Unilayer liposomes pulsed with antigen have activated mouse antigen-specific CD4+ cells in vitro,8 while exosomes have been used to deliver antigen to dendritic cells or to activate T cells in animal studies.9 Neither system has been explored in much detail, though Menlo Park, Calif.-based Anosys has tested exosome therapies in two phase I trials.


Any truly successful immunotherapy treatment involves turning the immune system against the body's own tissues. "You don't want to wake up the immune system for some antigen that you don't want the immune system to react to. That's why we didn't use the brain as a model," says Romet-Lemonne.

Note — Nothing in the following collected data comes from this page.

==> config.mk <==
export PLATFORM = sky130hd
export DESIGN_NAME = pipeline_hazard_ctrl
export DESIGN_NICKNAME = d
export VERILOG_FILES = /design/src/rtl/pipeline_hazard_ctrl.sv
export SDC_FILE = /design/constraint.sdc
export NUM_CORES = 1
export LEC_CHECK = 0
export BUFFER_PORTS_ARGS = -buffer_cell sky130_fd_sc_hd__buf_2
export CORE_UTILIZATION = 41
export CTS_BUF_LIST = sky130_fd_sc_hd__clkbuf_2
export CTS_CLUSTER_DIAMETER = 120
export CTS_CLUSTER_SIZE = 40
export DETAILED_ROUTE_END_ITERATION = 12
export GPL_TIMING_DRIVEN = 0
export HOLD_SLACK_MARGIN = 0.05
export MAX_ROUTING_LAYER = met4
export PLACE_DENSITY = 0.91
export SLEW_MARGIN = 15
export SYNTH_ARGS = -nofsm -noshare
export SYNTH_HDL_FRONTEND = slang
export SYNTH_SLANG_ARGS = --single-unit
==> constraint.sdc <==
create_clock -name clk -period 1.6 [get_ports clk]
set_clock_uncertainty 0.2 [all_clocks]
set_input_delay 0.16 -clock clk [delete_from_list [all_inputs] [get_ports clk]]
set_output_delay 0.16 -clock clk [all_outputs]
set_load 0.02 [all_outputs]
`config.mk`:
```
export PLATFORM = sky130hd
export DESIGN_NAME = mod_tx_arbiter
export DESIGN_NICKNAME = d
export VERILOG_FILES = /design/src/rtl/mod_tx_pkg.sv /design/src/rtl/mod_tx_arbiter_rr_pick.sv /design/src/rtl/mod_tx_arbiter.sv
export SDC_FILE = /design/constraint.sdc
export NUM_CORES = 1
export LEC_CHECK = 0
export ABC_AREA = 1
export BUFFER_PORTS_ARGS = -buffer_cell sky130_fd_sc_hd__clkbuf_2
export CAP_MARGIN = 10
export CORE_ASPECT_RATIO = 0.75
export CORE_MARGIN = 2
export CORE_UTILIZATION = 33
export CTS_CLUSTER_DIAMETER = 120
export DETAILED_ROUTE_END_ITERATION = 8
export GPL_ROUTABILITY_DRIVEN = 0
export PLACE_DENSITY = 0.55
export SETUP_SLACK_MARGIN = 0.05
export SLEW_MARGIN = 40
export SYNTH_ARGS = -nofsm -noshare
export SYNTH_HDL_FRONTEND = slang
export SYNTH_SLANG_ARGS = --single-unit
```
`constraint.sdc`:
```
create_clock -name clk -period 2.2 [get_ports clk]
set_input_delay 0.44 -clock clk [delete_from_list [all_inputs] [get_ports clk]]
set_output_delay 0.44 -clock clk [all_outputs]
set_load 0.05 [all_outputs]
```
### src/rtl/alu_pkg.sv
// ---------------------------------------------------------------------------
// alu_pkg
// Shared definitions for the ALU and its upstream operand/opcode queue.
//   ALU_WIDTH   : operand width of the ALU datapath
//   SEL_W       : opcode width
//   OP_*        : opcode encodings (the queue forwards them verbatim)
//   alu_req_t   : packed request {a, b, sel}, MSB-first in that order
// ---------------------------------------------------------------------------
package alu_pkg;

    localparam int ALU_WIDTH = 4;
    localparam int SEL_W     = 2;

    localparam logic [SEL_W-1:0] OP_SUB       = 2'b00;
    localparam logic [SEL_W-1:0] OP_NAND      = 2'b01;
    localparam logic [SEL_W-1:0] OP_START_ONES = 2'b10;
    localparam logic [SEL_W-1:0] OP_OH2U2     = 2'b11;

    typedef struct packed {
        logic [ALU_WIDTH-1:0] a;
        logic [ALU_WIDTH-1:0] b;
        logic [SEL_W-1:0]     sel;
    } alu_req_t;

endpackage
File: config.mk
export PLATFORM = sky130hd
export DESIGN_NAME = coe_ec_fetch
export DESIGN_NICKNAME = d
export VERILOG_FILES = /design/src/rtl/coe_ec_fetch.sv
export SDC_FILE = /design/constraint.sdc
export NUM_CORES = 1
export LEC_CHECK = 0
export ABC_AREA = 1
export BUFFER_PORTS_ARGS = -buffer_cell sky130_fd_sc_hd__buf_2
export CAP_MARGIN = 20
export CORE_ASPECT_RATIO = 1.2
export CORE_MARGIN = 2
export CORE_UTILIZATION = 48
export CTS_CLUSTER_SIZE = 40
export DETAILED_ROUTE_END_ITERATION = 10
export PLACE_DENSITY_LB_ADDON = 0.12
export SETUP_SLACK_MARGIN = 0.02
export SLEW_MARGIN = 20
export SYNTH_ARGS = -nofsm -noshare
export SYNTH_HDL_FRONTEND = slang
export SYNTH_SLANG_ARGS = --single-unit
File: constraint.sdc
create_clock -name clk -period 6.25 [get_ports clk]
set_input_delay 0.9375 -clock clk [delete_from_list [all_inputs] [get_ports clk]]
set_output_delay 0.9375 -clock clk [all_outputs]
set_load 0.03 [all_outputs]
File: src/rtl/coe_ec_fetch.sv
// Coefficient fetch for the entropy coder: walks a TU's 4x4 blocks, reads the coefficient RAM
// through the bank translator and streams the words out under valid/ready with a coded-block flag.
module coe_ec_fetch #(
    parameter int COE_WIDTH = 16,
    parameter int WORD_COE  = 8
) (
    input  logic                          clk,
    input  logic                          rst_n,
    input  logic                          start_i,
    input  logic [1:0]                    sel_i,
    input  logic [3:0]                    tl_4x4_x_i,
    input  logic [3:0]                    tl_4x4_y_i,
    input  logic [1:0]                    size_i,
    output logic                          busy_o,
    output logic [1:0]                    ec_sel_o,
    output logic [8:0]                    ec_addr_o,
    input  logic [1:0]                    ec_bank_i,
    input  logic                          ec_cbank_i,
    output logic                          mem_rd_ena_o,
    output logic [8:0]                    mem_rd_addr_o,
    output logic [1:0]                    mem_rd_bank_o,
    output logic                          mem_rd_cbank_o,
    input  logic [WORD_COE*COE_WIDTH-1:0] mem_rd_dat_i,
    output logic                          coe_val_o,
    output logic [WORD_COE*COE_WIDTH-1:0] coe_dat_o,
    output logic                          coe_last_o,
    input  logic                          coe_rdy_i,
    output logic                          done_o,
    output logic                          cbf_o
);

    localparam int DW = WORD_COE * COE_WIDTH;

    typedef enum logic [1:0] {IDLE, READ, DRAIN, DONE} state_t;

    state_t         state, state_nxt;
    logic [1:0]     sel_p0;
    logic [8:0]     addr_p0;
    logic [6:0]     cnt_p0;
    logic [6:0]     cnt_last;
    logic           vld_p1;
    logic           last_p1;
    logic [DW-1:0]  fifo_dat [2];
    logic [1:0]     fifo_last;
    logic           rd_ptr;
    logic           wr_ptr;
    logic [1:0]     occ;
    logic           cbf_acc;
    logic           cbf_r;
    logic           accept;
    logic           issue;
    logic           pop;
    logic           push;
    logic           final_issue;

    function automatic logic [7:0] interleave(input logic [3:0] x, input logic [3:0] y);
        return {x[3], y[3], x[2], y[2], x[1], y[1], x[0], y[0]};
    endfunction

    // Index of the final word: 2N-1 for N = 1/4/16/64 blocks.
    function automatic logic [6:0] last_word(input logic [1:0] size);
        case (size)
            2'd0:    return 7'd1;
            2'd1:    return 7'd7;
            2'd2:    return 7'd31;
            default: return 7'd127;
        endcase
    endfunction

    assign accept      = (state == IDLE) && start_i;
    assign coe_val_o   = (occ != 2'd0);
    assign pop         = coe_val_o && coe_rdy_i;
    assign push        = vld_p1;
    assign final_issue = (cnt_p0 == cnt_last);

    always_comb begin
        state_nxt = state;
        issue     = 1'b0;
        case (state)
            IDLE: begin
                if (start_i) state_nxt = READ;
            end
            READ: begin
                // Credit: stored + returning words, less the one leaving, must leave a free slot.
                if (({1'b0, occ} + {2'b00, vld_p1}) < (3'd2 + {2'b00, pop})) begin
                    issue = 1'b1;
                    if (final_issue) state_nxt = DRAIN;
                end
            end
            DRAIN: begin
                if (!vld_p1 && ((occ == 2'd0) || ((occ == 2'd1) && pop))) state_nxt = DONE;
            end
            DONE: begin
                state_nxt = IDLE;
            end
            default: begin
                state_nxt = IDLE;
            end
        endcase
    end

    // p0: address generation / read issue
    always_ff @(posedge clk) begin
        if (!rst_n) begin
            state     <= IDLE;
            sel_p0    <= 2'd0;
            addr_p0   <= 9'd0;
            cnt_p0    <= 7'd0;
            cnt_last  <= 7'd0;
            vld_p1    <= 1'b0;
            last_p1   <= 1'b0;
            fifo_last <= 2'b00;
            rd_ptr    <= 1'b0;
            wr_ptr    <= 1'b0;
            occ       <= 2'd0;
            cbf_acc   <= 1'b0;
            cbf_r     <= 1'b0;
        end else begin
            state   <= state_nxt;
            vld_p1  <= issue;
            last_p1 <= issue && final_issue;
            if (accept) begin
                sel_p0   <= sel_i;
                addr_p0  <= {1'b0, interleave(tl_4x4_x_i, tl_4x4_y_i)};
                cnt_p0   <= 7'd0;
                cnt_last <= last_word(size_i);
                cbf_acc  <= 1'b0;
            end else begin
                if (issue && !final_issue) begin
                    addr_p0 <= addr_p0[8] ? {1'b0, addr_p0[7:0] + 8'd1} : {1'b1, addr_p0[7:0]};
                    cnt_p0  <= cnt_p0 + 7'd1;
                end
                if (push) cbf_acc <= cbf_acc | (mem_rd_dat_i != '0);
            end
            // p1: returning RAM word enters the FIFO
            if (push) begin
                fifo_last[wr_ptr] <= last_p1;
                wr_ptr            <= ~wr_ptr;
            end
            if (pop) rd_ptr <= ~rd_ptr;
            occ <= occ + {1'b0, push} - {1'b0, pop};
            if ((state == DRAIN) && (state_nxt == DONE)) cbf_r <= cbf_acc;
        end
    end

    always_ff @(posedge clk) begin
        if (push) fifo_dat[wr_ptr] <= mem_rd_dat_i;
    end

    assign busy_o         = (state != IDLE);
    assign ec_sel_o       = sel_p0;
    assign ec_addr_o      = addr_p0;
    assign mem_rd_ena_o   = issue;
    assign mem_rd_addr_o  = addr_p0;
    assign mem_rd_bank_o  = ec_bank_i;
    assign mem_rd_cbank_o = ec_cbank_i;
    assign coe_dat_o      = coe_val_o ? fifo_dat[rd_ptr] : '0;
    assign coe_last_o     = coe_val_o && fifo_last[rd_ptr];
    assign done_o         = (state == DONE);
    assign cbf_o          = cbf_r;

endmodule
==> results.rst <==
.. list-table::
   :header-rows: 1

   * - Metric
     - Value
   * - Setup violation total in the final timing report
     - 0
   * - Vias after detailed routing
     - 8,424
   * - Outcome
     - completed
   * - Initial antenna violation count
     - 4
   * - Post-DP Area
     - 13,500 sq um
   * - Hold WS
     - 0.455 ns
   * - Core Util, Final
     - 0.590
   * - Total core area
     - 24,500 sq um
   * - Count of buffers from port buffering
     - 297
   * - Final setup skew
     - 0.00986 ns
   * - Leakage power
     - 5.88 nW
   * - Period Utilization, post-route
     - 0.633
   * - Kind of launch point of the worst setup path
     - register
   * - Signed area change from the synthesized netlist to the final layout
     - 22.1%
   * - Worst-Margin Slew
     - 1.03 ns
   * - Time the final worst path needs with I/O delays and setup
     - 3.95 ns
   * - Global routing usage summed across all routing layers
     - 0.208
   * - Number of rows in the core area
     - 63
   * - Maximum level of the CTS H-tree
     - 1
   * - Highest Clock Rate
     - 253 MHz
   * - Post-synth cell types
     - 30
   * - Remaining max-slew budget at the tightest pin
     - 0.310
   * - Arr. time, crit path
     - 3.02 ns
   * - Cell area after layout
     - 14,500 sq um
   * - CTS tree
     - done
   * - Post-CTS setup repair buffer count
     - 0
   * - Total wire length after detailed routing
     - 27,900 um
   * - Number of buffers created by CTS
     - 28
   * - PD cells
     - 438 nW/um^2
   * - Violation count after the first detailed-routing iteration
     - 502
   * - Initial core utilization
     - 0.483
   * - Mapped Avg Cell Area
     - 11.0 sq um
   * - Required time of the critical path
     - 5.31 ns
   * - Die W
     - 147 um
   * - DP HPWL
     - 18,300 um
   * - Hold WC Path Type
     - reg2reg
   * - Fraction of layout cells with a size suffix above 1
     - 0.269
   * - Unrepaired setup endpoints after global routing
     - false
   * - Clock edge transition at the registers on the reported setup and hold paths
     - 0.07 ns
   * - Maximum Capacitance Violations
     - 0
   * - Largest voltage drop on the vdd net
     - 0.000476 V
   * - Total Power Consumption
     - 6.34 mW
   * - Global-route wire length before repair
     - 42,600 um
   * - Post-synthesis net count
     - 1,227
   * - Sequential area share after synthesis
     - 0.708
   * - Die area
     - 26,000 sq um
   * - Flip-flop and latch count after synthesis
     - 291
   * - Synthesis warning total
     - 0
   * - Via count of the first global-routing pass
     - 8,053
   * - Number of hold violations in the final report
     - 0
   * - Synthesized area
     - 11,900 sq um
   * - Final net count
     - 1,501
   * - Clock insertion delay at the later pin of the skew report
     - 0.53 ns
   * - I/O pin count
     - 304
   * - Worst setup EP type
     - output pin
   * - Class of the most critical setup path
     - reg2out
   * - Post-cts sizing count
     - 0
   * - Number of routed nets with antenna violations
     - 0
   * - Sink Count
     - 291
   * - First-pass iteration count of the detailed router
     - 5
   * - Cts hold-fix bufs
     - 0
   * - Number of buffers between clock root and the deepest sink
     - 3
   * - Clock tree root buffer cell
     - clkbuf_16
   * - Average via count per standard cell
     - 4.96
   * - Largest fanout of any net on the critical path
     - 65
   * - Maximum number of pins on one net before global-route repair
     - 78
   * - Setup TNS
     - 0 ns
   * - Cell count after synthesis
     - 1,075
   * - Final Slew Violations
     - 0
   * - Vertical extent of the die
     - 176 um
   * - Gp weighted congestion
     - 0.808
   * - Global-route congestion overflow total
     - 0
   * - Average detailed-routed wire length per instance
     - 16.4 um
   * - Count of unresolved DRC violations after routing
     - 0
==> layout by cell type (no fill, tap or decap), types with 2 or more instances in the layout <==
cell,count
dfxtp_1,34
nand3_4,2
buf_2,297
nand2_2,2
nand2_1,354
a21oi_1,145
diode_2,3
a21oi_2,5
clkbuf_1,8
xor2_1,5
clkbuf_16,34
ha_1,5
nor2_1,110
clkinv_2,4
edfxtp_1,256
nor3_1,6
clkinv_1,2
o21ai_0,24
buf_4,6
inv_2,3
nand2_4,4
nand3_1,17
inv_4,2
inv_1,30
==> worst max-delay path, stage by stage (launching register included) <==
cell and delay [ns]:
dfxtp_4 0.54, inv_4 0.60, buf_4 0.68, nand2_1 0.11, a21oi_1 0.25, buf_2 0.25
==> sequential cells by signal (all words and copies together) (netlist names), named ones only <==
| register | cells |
|---|---|
| push | 1 |
| wr_ptr | 1 |
| state | 2 |
| cnt_p0 | 7 |
| occ | 2 |
| fifo_last | 2 |
| ec_addr_o | 9 |
| fifo_dat | 256 |
| ec_sel_o | 2 |
| rd_ptr | 1 |
| last_p1 | 1 |
| cbf_acc | 1 |
| cnt_last | 4 |
| cbf_o | 1 |
==> report_power, final <==
group | switching (mW) | leakage (nW) | total [mW] | internal (mW)
Clock | 0.680 | 0.463 | 1.67 | 0.990
Sequential | 0.0963 | 2.61 | 2.41 | 2.31
Combinational | 1.73 | 2.81 | 2.26 | 0.529
Total | 2.51 | 5.88 | 6.34 | 3.83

Many immunotherapy targets include tissues that aren't critical, such as the prostate, or that can tolerate a mild autoimmune reaction, such as the skin. That's in contrast to the colon, where an autoimmune reaction may produce a disease as devastating as the cancer itself. At this time autoimmunity remains a desirable problem, says Trevor. "The day you've seen autoimmunity, that's the day you've seen success," she says. For now, autoimmunity remains rare.

Even if immunotherapy does reach its theoretical potential, it is unlikely to rival traditional chemotherapy, radiation, or surgery. Walker points out that the immune cells are better at preventing new cancer cells from surviving rather than eradicating an entire tumor. "You want to start with minimal disease and keep it there," he says. He expects immunotherapy in some form will be most effective after a cancer has been removed by conventional methods. This approach has many advantages, not the least being that, since many cancers reappear far from where they originated, the immune system can be on guard throughout the body.

Which aAPC is most likely to rival dendritic cells depends on a number of factors, including how effectively they expand antigen-specific T cells, how well those T cells eliminate cancer cells, and cost. So far, no technique has a clear edge. "At this point I think it's silly to throw any strategy away," Pennsylvania's Riley says. Instead, people in the field should focus on the best way of reaching the common goal. "In the end everybody is happy if we cure cancer."